> Your task: Which lines of the listing below contain the word "vclk"? Copy each of them.

> Material shown:
+++

**config.mk**
```make
export PLATFORM = sky130hd
export DESIGN_NAME = rvex_front
export DESIGN_NICKNAME = d
export VERILOG_FILES = /design/src/design/rvex_pkg.sv /design/src/design/rvex_front.sv
export SDC_FILE = /design/constraint.sdc
export NUM_CORES = 1
export LEC_CHECK = 0
export BUFFER_PORTS_ARGS = -buffer_cell sky130_fd_sc_hd__buf_2
export CORE_AREA = 2 2 83 85
export DETAILED_ROUTE_END_ITERATION = 10
export DIE_AREA = 0 0 85 87
export GPL_TIMING_DRIVEN = 0
export PLACE_DENSITY_LB_ADDON = 0.08
export SETUP_SLACK_MARGIN = 0.5
export SYNTH_ARGS = -nofsm -noshare
export SYNTH_HDL_FRONTEND = slang
export SYNTH_SLANG_ARGS = --single-unit
export TNS_END_PERCENT = 5
```
**constraint.sdc**
```tcl
create_clock -name vclk -period 5.4
set_input_delay 1.08 -clock vclk [all_inputs]
set_output_delay 1.08 -clock vclk [all_outputs]
set_load 0.05 [all_outputs]
```
**src/design/rvex_pkg.sv**
```systemverilog
// shared types, codes and helpers for the rv32im execute block
// used by every module of the block except rvex_ram; depends on nothing

package rvex_pkg;

  localparam int REG_COUNT_DEF = 32;
  localparam int QUEUE_DEPTH = 2;

  localparam logic [1:0] MEM_NONE  = 2'd0;
  localparam logic [1:0] MEM_LOAD  = 2'd1;
  localparam logic [1:0] MEM_STORE = 2'd2;

  localparam logic [1:0] TRAP_NONE   = 2'd0;
  localparam logic [1:0] TRAP_EBREAK = 2'd1;
  localparam logic [1:0] TRAP_BAD    = 2'd2;

  localparam logic [0:0] CMD_EXEC = 1'b0;
  localparam logic [0:0] CMD_LRET = 1'b1;

  localparam logic [6:0] OP_IMM    = 7'h13;
  localparam logic [6:0] OP_REG    = 7'h33;
  localparam logic [6:0] OP_AUIPC  = 7'h17;
  localparam logic [6:0] OP_LUI    = 7'h37;
  localparam logic [6:0] OP_JAL    = 7'h6f;
  localparam logic [6:0] OP_JALR   = 7'h67;
  localparam logic [6:0] OP_BRANCH = 7'h63;
  localparam logic [6:0] OP_STORE  = 7'h23;
  localparam logic [6:0] OP_LOAD   = 7'h03;
  localparam logic [6:0] OP_SYSTEM = 7'h73;

  localparam logic [31:0] EBREAK_WORD = 32'h0010_0073;
  localparam logic [4:0]  REG_A0 = 5'd10;

  typedef enum logic [3:0] {
    CLS_ALU_IMM, CLS_ALU_REG, CLS_MULDIV, CLS_AUIPC, CLS_LUI, CLS_JAL,
    CLS_JALR, CLS_BRANCH, CLS_STORE, CLS_LOAD, CLS_EBREAK, CLS_BAD, CLS_LRET
  } cls_t;

  typedef enum logic [2:0] {
    B_IDLE, B_READ, B_MUL, B_MULR, B_DIV, B_DIVF, B_DONE
  } back_state_t;

  typedef struct packed {
    logic [0:0]  command;
    logic [31:0] instruction;
    logic [31:0] pc;
    logic [31:0] load_data;
  } in_item_t;

  typedef struct packed {
    logic [31:0] next_pc;
    logic [1:0]  mem_op;
    logic [31:0] mem_addr;
    logic [1:0]  mem_size;
    logic [31:0] store_data;
    logic        write_enable;
    logic [4:0]  dest_index;
    logic [31:0] dest_value;
    logic [1:0]  trap;
    logic [31:0] trap_code;
  } out_item_t;

  typedef struct packed {
    cls_t        cls;
    logic [2:0]  f3;
    logic        alt;
    logic [4:0]  rs1;
    logic [4:0]  rs2;
    logic [4:0]  rd;
    logic [31:0] imm;
    logic [31:0] pc;
    logic [31:0] load_data;
  } dec_t;

endpackage

```
**src/design/rvex_front.sv**
```systemverilog
// front end: classifies an incoming item and extracts fields and immediates
// depends on rvex_pkg

module rvex_front (
  input  rvex_pkg::in_item_t item,
  output rvex_pkg::dec_t     dec
);

  logic [31:0] inst;
  logic [6:0]  op;
  logic [2:0]  f3;
  logic [6:0]  f7;
  logic [31:0] imm_i, imm_s, imm_b, imm_j, imm_u;

  assign inst  = item.instruction;
  assign op    = inst[6:0];
  assign f3    = inst[14:12];
  assign f7    = inst[31:25];
  assign imm_i = {{20{inst[31]}}, inst[31:20]};
  assign imm_s = {{20{inst[31]}}, inst[31:25], inst[11:7]};
  assign imm_b = {{19{inst[31]}}, inst[31], inst[7], inst[30:25], inst[11:8], 1'b0};
  assign imm_j = {{11{inst[31]}}, inst[31], inst[19:12], inst[20], inst[30:21], 1'b0};
  assign imm_u = {inst[31:12], 12'd0};

  always_comb begin
    dec.cls       = rvex_pkg::CLS_BAD;
    dec.f3        = f3;
    dec.alt       = 1'b0;
    dec.rs1       = inst[19:15];
    dec.rs2       = inst[24:20];
    dec.rd        = inst[11:7];
    dec.imm       = imm_i;
    dec.pc        = item.pc;
    dec.load_data = item.load_data;
    if (item.command == rvex_pkg::CMD_LRET) begin
      dec.cls = rvex_pkg::CLS_LRET;
    end else begin
      case (op)
        rvex_pkg::OP_IMM: begin
          dec.alt = inst[30] && (f3 == 3'd5);
          if (f3 == 3'd1 && f7 != 7'h00) dec.cls = rvex_pkg::CLS_BAD;
          else if (f3 == 3'd5 && f7 != 7'h00 && f7 != 7'h20) dec.cls = rvex_pkg::CLS_BAD;
          else dec.cls = rvex_pkg::CLS_ALU_IMM;
        end
        rvex_pkg::OP_REG: begin
          dec.alt = inst[30];
          if (f7 == 7'h01) dec.cls = rvex_pkg::CLS_MULDIV;
          else if (f7 == 7'h00) dec.cls = rvex_pkg::CLS_ALU_REG;
          else if (f7 == 7'h20 && (f3 == 3'd0 || f3 == 3'd5)) dec.cls = rvex_pkg::CLS_ALU_REG;
          else dec.cls = rvex_pkg::CLS_BAD;
        end
        rvex_pkg::OP_AUIPC: begin
          dec.cls = rvex_pkg::CLS_AUIPC;
          dec.imm = imm_u;
        end
        rvex_pkg::OP_LUI: begin
          dec.cls = rvex_pkg::CLS_LUI;
          dec.imm = imm_u;
        end
        rvex_pkg::OP_JAL: begin
          dec.cls = rvex_pkg::CLS_JAL;
          dec.imm = imm_j;
        end
        rvex_pkg::OP_JALR: begin
          dec.cls = (f3 == 3'd0) ? rvex_pkg::CLS_JALR : rvex_pkg::CLS_BAD;
        end
        rvex_pkg::OP_BRANCH: begin
          dec.imm = imm_b;
          dec.cls = (f3 == 3'd2 || f3 == 3'd3) ? rvex_pkg::CLS_BAD : rvex_pkg::CLS_BRANCH;
        end
        rvex_pkg::OP_STORE: begin
          dec.imm = imm_s;
          dec.cls = (f3 > 3'd2) ? rvex_pkg::CLS_BAD : rvex_pkg::CLS_STORE;
        end
        rvex_pkg::OP_LOAD: begin
          dec.cls = (f3 == 3'd3 || f3 > 3'd5) ? rvex_pkg::CLS_BAD : rvex_pkg::CLS_LOAD;
        end
        rvex_pkg::OP_SYSTEM: begin
          // ebreak reports a0, so read it through the rs1 port
          if (inst == rvex_pkg::EBREAK_WORD) begin
            dec.cls = rvex_pkg::CLS_EBREAK;
            dec.rs1 = rvex_pkg::REG_A0;
          end else begin
            dec.cls = rvex_pkg::CLS_BAD;
          end
        end
        default: dec.cls = rvex_pkg::CLS_BAD;
      endcase
    end
  end

endmodule

```
==> summary.txt <==
Cell Area, Placed = 0.002406 mm^2
Power density cells = 136.3 mW/mm^2
Post-Synthesis Cells = 224
Area delta synth->final = 54.71%
Seq_cells = 0
Die Height = 87 um
Max cap viols = 0
IO Pins = 216
Number of post-CTS setup repair buffers = 0
Core Box Area = 0.006569 mm^2
Status = complete, no violations
Final GP Congestion = 0.8144
Crit path largest cell delay = 680 ps
Ant diodes = 0
CP Data Arrival Time = 2870 ps
Most common cell in the netlist = buf_4
Final period util = 0.7321
CP max-delay cell = nor4_1
Global-route usage over all layers = 0.1286
First-pass GRT wire length = 8162 um
# clk buffers = 0
Total iterations of the first detailed-routing run = 4
Crit path launch type = input port
HPWL after DPL = 4705 um
DR vias/cell = 4.322
Clock share of power = 0
Crit. End Element = primary output
Synth top area cells = buf_4, a21o_1, o31ai_1
DRC viols = 0
Synth cell types = 47
Final nets = 473
Pin count of the biggest net entering global routing = 11
Initial Utilization = 0.2368
P_leak = 1.314 nW
Area leader, netlist = buf_4
Cell Area, Synth = 0.001555 mm^2
Fillers = 697
Fmax = 0.2530 GHz
# setup viols final = 0
Switch Pwr = 0.2334 mW
Synth top area share = 0.3813
Hold WC Path Type = in2out
Die Area = 0.007395 mm^2
Comb pwr share = 1.000
Worst vdd ir = 0.08132 mV
Sequential area share after synthesis = 0
Initial DRC count = 83
Fraction of layout cells with a size suffix above 1 = 0.6658
Hold Vio Cnt, Final = 0
CTS Hold Buffers Added = 0
Sequential share of power = 0
Post_cts resized = 0
Crit-path cells = buf_2 -> nor4_1 -> nand4_1 -> nor4_1 -> or2_1 -> buf_2
IO buf count = 150
Syn. warnings = 0
Die Wd = 85 um
Fin area = 0.002406 mm^2
Count of pins over their slew limit = 0
Final setup TNS = 0 ps
Sequential cell area = 0 um^2
Post-synth top cells = buf_4, a21o_1, inv_1
Num rows = 30
Crit path kind = in2out
Via count = 1,962
Slew @ Worst Pin = 766.5 ps
Vias in the first global route = 1,683
Post-DRT Antenna Nets = 0
Drt total wl = 5454 um
Tmin final = 3953 ps
Int Pwr = 0.09465 mW
Gr ovfl total = 0
Critical Path Fanout Max = 4
Sw frac = 0.7114
Syn nets = 321
Antenna violations before repair = 0
RSZ-0062 raised after global routing = no
Worst slew margin = 0.4843
Required time worst endpoint = 4320 ps
Syn avg cell area = 6.943 um^2
Routed len/inst = 12.01 um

+++

> Task response:
create_clock -name vclk -period 5.4
set_input_delay 1.08 -clock vclk [all_inputs]
set_output_delay 1.08 -clock vclk [all_outputs]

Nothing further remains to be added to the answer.